R.: O Brasil é tão maior. Ele já construiu tanta coisa. Temos tantos símbolos nacionais. Será que este hiato de quatro anos vai chegar a comprometer o bom nome do Brasil? Vão-se os anéis e ficam os dedos. Os nossos anéis podem ir nesses quatro anos, mas os dedos vão continuar conosco.
Para terminar, as pessoas procuram as praias como um lugar para descansar e se divertir, sem muita reflexão sobre o a importância desse ambiente para o nosso bem-estar diário, os serviços ecossistêmicos. Como sensibilizá-las para refletirem sobre isso e agirem para a conservação ambiental?

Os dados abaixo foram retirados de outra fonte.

[config.mk]
export PLATFORM = sky130hd
export DESIGN_NAME = batch_reverser
export DESIGN_NICKNAME = d
export VERILOG_FILES = /design/src/rtl/batch_reverser_pkg.sv /design/src/rtl/batch_bank_ram.sv /design/src/rtl/batch_reverser.sv
export SDC_FILE = /design/constraint.sdc
export NUM_CORES = 1
export LEC_CHECK = 0
export ABC_AREA = 1
export BUFFER_PORTS_ARGS = -buffer_cell sky130_fd_sc_hd__buf_2
export CORE_MARGIN = 2
export CORE_UTILIZATION = 60
export CTS_CLUSTER_DIAMETER = 200
export DETAILED_ROUTE_END_ITERATION = 6
export PLACE_DENSITY_LB_ADDON = 0.2
export SKIP_CTS_REPAIR_TIMING = 1
export SLEW_MARGIN = 20
export SYNTH_ARGS = -nofsm -noshare
export SYNTH_HDL_FRONTEND = slang
export SYNTH_SLANG_ARGS = --single-unit
[constraint.sdc]
create_clock -name clk -period 2.6 [get_ports clk]
set_input_delay 0.26 -clock clk [delete_from_list [all_inputs] [get_ports clk]]
set_output_delay 0.26 -clock clk [all_outputs]
set_load 0.02 [all_outputs]
[src/rtl/batch_reverser_pkg.sv]
// Shared types for the backward-recursion path of the batch filter.
// ctrl_t is the control-signal sample exchanged between reverser, LUT and Batch_top.
package batch_reverser_pkg;

  typedef logic [2:0] ctrl_t;

endpackage

[src/rtl/batch_bank_ram.sv]
// DEPTH x N simple dual-port RAM: one write port, one registered read port.
// The read register clears on reset and holds its value while re_i is low.
module batch_bank_ram #(
  parameter int N     = 3,
  parameter int DEPTH = 64,
  localparam int AW   = $clog2(DEPTH)
) (
  input  logic          clk_i,
  input  logic          rst_i,
  input  logic          we_i,
  input  logic [AW-1:0] waddr_i,
  input  logic [N-1:0]  wdata_i,
  input  logic          re_i,
  input  logic [AW-1:0] raddr_i,
  output logic [N-1:0]  rdata_o
);

  logic [N-1:0] mem_q [DEPTH];
  logic [N-1:0] rdata_q;

  // Storage is deliberately not reset; contents are never read before being written.
  always_ff @(posedge clk_i) begin
    if (we_i) begin
      mem_q[waddr_i] <= wdata_i;
    end
  end

  always_ff @(posedge clk_i) begin
    if (rst_i) begin
      rdata_q <= '0;
    end else if (re_i) begin
      rdata_q <= mem_q[raddr_i];
    end
  end

  assign rdata_o = rdata_q;

endmodule

[src/rtl/batch_reverser.sv]
// Ping-pong batch store that replays each completed batch time-reversed at the input rate.
// One output per accepted input, one cycle later; no backpressure, downstream must always accept.
module batch_reverser
  import batch_reverser_pkg::*;
#(
  parameter int N     = 3,
  parameter int DEPTH = 64
) (
  input  logic         clk,
  input  logic         rst,
  input  logic [N-1:0] in,
  input  logic         in_valid,
  output logic [N-1:0] out,
  output logic         out_valid,
  output logic         out_first,
  output logic         out_last
);

  localparam int AW = $clog2(DEPTH);
  localparam logic [AW-1:0] LAST_ADDR = AW'(DEPTH - 1);

  logic [AW-1:0] wr_addr_q, wr_addr_d;
  logic          wr_bank_q, wr_bank_d;
  logic          primed_q,  primed_d;
  logic          rd_bank_q, rd_bank_d;
  logic          valid_q,   valid_d;
  logic          first_q,   first_d;
  logic          last_q,    last_d;

  logic [AW-1:0] rd_addr;
  logic [N-1:0]  rdata0, rdata1;
  logic          we0, we1, re0, re1;

  assign rd_addr = LAST_ADDR - wr_addr_q;

  always_comb begin
    wr_addr_d = wr_addr_q;
    wr_bank_d = wr_bank_q;
    primed_d  = primed_q;
    rd_bank_d = rd_bank_q;
    valid_d   = 1'b0;
    first_d   = 1'b0;
    last_d    = 1'b0;
    if (in_valid) begin
      valid_d   = primed_q;
      first_d   = primed_q && (wr_addr_q == '0);
      last_d    = primed_q && (wr_addr_q == LAST_ADDR);
      rd_bank_d = ~wr_bank_q;
      if (wr_addr_q == LAST_ADDR) begin
        wr_addr_d = '0;
        wr_bank_d = ~wr_bank_q;
        primed_d  = 1'b1;
      end else begin
        wr_addr_d = wr_addr_q + AW'(1);
      end
    end
  end

  always_ff @(posedge clk) begin
    if (rst) begin
      wr_addr_q <= '0;
      wr_bank_q <= 1'b0;
      primed_q  <= 1'b0;
      rd_bank_q <= 1'b0;
      valid_q   <= 1'b0;
      first_q   <= 1'b0;
      last_q    <= 1'b0;
    end else begin
      wr_addr_q <= wr_addr_d;
      wr_bank_q <= wr_bank_d;
      primed_q  <= primed_d;
      rd_bank_q <= rd_bank_d;
      valid_q   <= valid_d;
      first_q   <= first_d;
      last_q    <= last_d;
    end
  end

  // Reads are gated by primed so out stays 0 instead of exposing unwritten storage.
  assign we0 = in_valid & ~wr_bank_q;
  assign we1 = in_valid &  wr_bank_q;
  assign re0 = in_valid &  wr_bank_q & primed_q;
  assign re1 = in_valid & ~wr_bank_q & primed_q;

  batch_bank_ram #(.N(N), .DEPTH(DEPTH)) u_bank0 (
    .clk_i   (clk),
    .rst_i   (rst),
    .we_i    (we0),
    .waddr_i (wr_addr_q),
    .wdata_i (in),
    .re_i    (re0),
    .raddr_i (rd_addr),
    .rdata_o (rdata0)
  );

  batch_bank_ram #(.N(N), .DEPTH(DEPTH)) u_bank1 (
    .clk_i   (clk),
    .rst_i   (rst),
    .we_i    (we1),
    .waddr_i (wr_addr_q),
    .wdata_i (in),
    .re_i    (re1),
    .raddr_i (rd_addr),
    .rdata_o (rdata1)
  );

  assign out       = rd_bank_q ? rdata1 : rdata0;
  assign out_valid = valid_q;
  assign out_first = first_q;
  assign out_last  = last_q;

endmodule
==> metrics.md <==
| Metric | Value |
|---|---|
| Die area | approximately 31000 um2 |
| Tot GR Track Use | 0.279 |
| Leakage | 8.26 nW |
| Register-to-Register Setup Slack | roughly 0.23 ns |
| Hold Crit Depth | 3 |
| Synth Area in XOR/XNOR | 0 |
| CTS HTree Levels | 2 |
| Largest family of logic cells by synthesized area | simple AND/OR/NAND/NOR gates |
| Clk Latency, worst-skew pair | roughly 0.54 ns |
| Gp weighted congestion | between 0.8 and 0.9 |
| CP Class | register to register |
| Largest net degree at the start of global routing | 95 |
| Antenna Nets Post-Route | 0 |
| Syn Inst Count | between 1500 and 2000 |
| Setup_tns | 0 ns |
| Endpoint class of the critical path | register |
| Initial core utilization | 0.605 |
| Worst R2R Start | wr_addr_q[0] |
| Simple-gate portion of the synthesized area | 0.201 |
| Relative slew slack | 0.517 |
| Post-synth cell types | 21 |
| Post-Synthesis Net Count | 1795 |
| Final Hold Violating Endpoints | 0 |
| Setup Viol. Count Final | 0 |
| Rows | 63 |
| Min-Delay Path Class | input port to register |
| Post-route cell area | between 15000 and 20000 um2 |
| Max Cap Viol | 0 |
| Worst R2R End | u_bank1.rdata_o[2] |
| Crit-path leading delay family | buffers and inverters |
| Syn Area/Cell | between 9 and 10 um2 |
| Drt initial violations | between 1000 and 1500 |
| Overall Power | 14.3 mW |
| Area grow syn2layout | 12.2% |
| Clock slew at reported path FFs | ~0.06 ns |
| Slowest stage delay, CP | ~0.52 ns |
| I/O Buffers | 11 |
| CP bufs+invs | 3 |
| DRT Pass-1 Iters | 5 |
| Mux contribution to synthesized area | 0 |
| CTS tree | yes |
| CP arrival | ~2.8 ns |
| DRC violations left | 0 |
| Slew Limit Fails | 0 |
| Via count | around 12000 |
| Mapped Area | roughly 18000 um2 |
| PwrDens | approximately 720 nW/um2 |
| Clock Tree Buf Depth | 3 |
| Cell Chain, Critical Path | buf_12 > buf_4 > nand2_1 > nand3_1 > nand2_1 > o21ai_0 > nand2_1 > nor2_1 > nand3_1 > nand2_1 > inv_1 |
| Final worst-path cycle share | 0.912 |
| Root Driver | clkbuf_16 |
| Die Y | 176 um |
| Post-DP HPWL | 25.5 mm |
| Fmax | ~420 MHz |
| WL per Instance | roughly 19 um |
| Synth Area in Compound Gates | 0.0348 |
| Max FO, Critical Path | between 70 and 80 |
| Adder-Cell Fraction of Synth Area | 0.00141 |
| Startpoint Class | register |
| Initial antenna violation count | 1 |
| Core footprint | 29400 um2 |
| Worst hold path startpoint | in_valid |
| Vias in the first global route | ~12000 |
| Final min period | ~2.4 ns |
| R2r worst-path depth | 11 |
| Yosys warnings | 0 |
| Drt via density | between 5 and 6 |
| Most frequent CP cell | nand2_1 |
| Share of cells above drive strength 1 | 0.0860 |
| Actual slew at the worst max-slew pin | between 0.7 and 0.8 ns |
| Wire length of the first global-routing pass | between 60 and 70 mm |
| VDD IR-drop max | about 0.00046 V |
| Final wirelength | ~42 mm |
| Final net count | around 1800 |
| Sequential fraction of the synthesis area | 0.669 |
| Critical-path top delay cell | dfxtp_4 |
| Hold EP | rd_bank_q |
| Clk_skew | 0.0209 ns |
| Seq cells post-synth | around 400 |
| Io pins | 12 |
| Status | finished, final reports clean |
| RSZ-0062 raised after global routing | no |
| Grt total ovfl | 0 |
| CTS Sinks | 402 |
| Data required time at the worst endpoint | ~3.0 ns |
| Cts bufs inserted | between 40 and 50 |
| Post-DP Area | roughly 18000 um2 |
| Number of fill cells | ~2200 |
| Die width | about 180 um |
[cells in the mapped netlist, drive strengths merged]
cell      n  area share
nand2   453       0.096
edfxtp  384        0.65
inv     329       0.069
nand3   145       0.041
nor3    129       0.036
nor2    107       0.023
o21ai    56       0.016
buf      52       0.015
clkbuf   42      0.0089
o211ai   36       0.015
dfxtp    18       0.020
or2      16      0.0056
a21oi    11      0.0031
clkinv    5      0.0011
ha        2      0.0014
a211oi    1     0.00042
a31oi     1     0.00035
[sequential cells by signal, indices dropped and copies added (netlist names)]
signal and flops:
u_bank0.mem_q 192, u_bank1.mem_q 192, wr_addr_q 6, u_bank0.rdata_o 3, u_bank1.rdata_o 3, out_first 1
out_last 1, out_valid 1, primed_q 1, rd_bank_q 1, wr_bank_q 1
[metal layers]
| metal | GRT usage | wire length [um] |
|---|---|---|
| met1 | 0.376 | 17000 |
| met2 | 0.451 | 19700 |
| met3 | 0.0504 | 3570 |
| met4 | 0.119 | 1740 |
| met5 | 0 | 19 |
[cell usage in the layout (no fill, tap or decap), types with 3 or more instances in the layout]
master,instances
o211ai_1,36
inv_2,3
o21ai_1,3
dfxtp_1,17
clkinv_1,11
buf_12,6
clkbuf_16,43
a21oi_1,11
or2_2,16
clkinv_2,5
inv_1,325
nor2_4,3
clkbuf_1,6
o21ai_0,53
edfxtp_1,384
buf_4,57
nand3_1,145
nor2_1,104
nor3_1,129
nand2_1,451
buf_2,8
bufinv_16,10
[worst max-delay path by stage]
stage | from | end | cells after the start
final | wr_addr_q[0] | u_bank1.rdata_o[2] | 11
after global routing | wr_addr_q[0] | u_bank1.rdata_o[2] | 11
after CTS | wr_addr_q[0] | u_bank1.rdata_o[2] | 11
after detailed placement | wr_addr_q[0] | u_bank1.rdata_o[2] | 11
after global placement | wr_addr_q[0] | u_bank1.rdata_o[2] | 11
after floorplan | wr_addr_q[0] | u_bank0.mem_q[17][0] | 6
[cell families (layout without fill, tap and decap cells)]
kind of cell,count (synthesis),in the layout
and+or+nand+nor,850,850
adders and majority gates,2,2
buffers and inverters,428,478
other,0,1
AOI/OAI and AO/OA,105,105
DFF,402,402
[worst min-delay path: stages]
cell and delay, ns:
buf_2 0.15, o21ai_0 0.09, nor2_1 0.07
[report_power, final]
group / total [mW] / switching (mW) / internal, mW
clock: 6.43 / 2.38 / 4.06
combinational: 0.784 / 0.585 / 0.199
sequential: 7.11 / 0.0175 / 7.10
[final cells by class]
| cell class | count | area (um2) | area share |
|---|---|---|---|
| Antenna cell | 1 | 2.50 | 0.000125 |
| Timing Repair Buffer | 71 | 588 | 0.0295 |
| Clock inverter | 22 | 357 | 0.0179 |
| Inverter | 334 | 1260 | 0.0629 |
| Multi-Input combinational cell | 957 | 4250 | 0.213 |
| Sequential cell | 402 | 11900 | 0.596 |
| Clock buffer | 51 | 1130 | 0.0564 |
| Tap cell | 390 | 488 | 0.0244 |
[stage by stage]
stage / util / hold slack, ns / instances / worst slack, ns
floorplan: - / 0.359 / 1787 / 0.716
CTS: 0.679 / 0.0635 / 2227 / 0.289
finish: 0.679 / 0.0722 / 2228 / 0.229
detailed placement: 0.628 / 0.521 / 2154 / 0.302
global placement: 0.628 / 0.521 / 2154 / 0.329
global route: 0.679 / 0.0801 / 2227 / 0.0512
No activity file was read; power rests on OpenSTA's default activity.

R.: Eu falaria de cultura, de quantas manifestações culturais temos, também com muita influência africana, mesmo que não saibamos. No réveillon, por exemplo, por que vamos para o mar pular sete ondas? Isso é uma manifestação cultural de um sincretismo religioso.
Essa área marinha costeira brasileira tem um significado cultural muito grande. Com a elevação do nível do mar e erosão costeira, quando tivermos que compartilhar cimentos, tijolos, tudo quebrado, será que o prazer vai ser o mesmo?
Educacionalmente, precisamos mostrar a importância de cada um desses nossos guardiões do litoral. A natureza nos premiou e tudo que é bonito, é belo, tem um significado de existir. Não queira ser você o último a apreciar a beleza. Pense no seu filho, no seu neto, que também merecem ver toda essa beleza.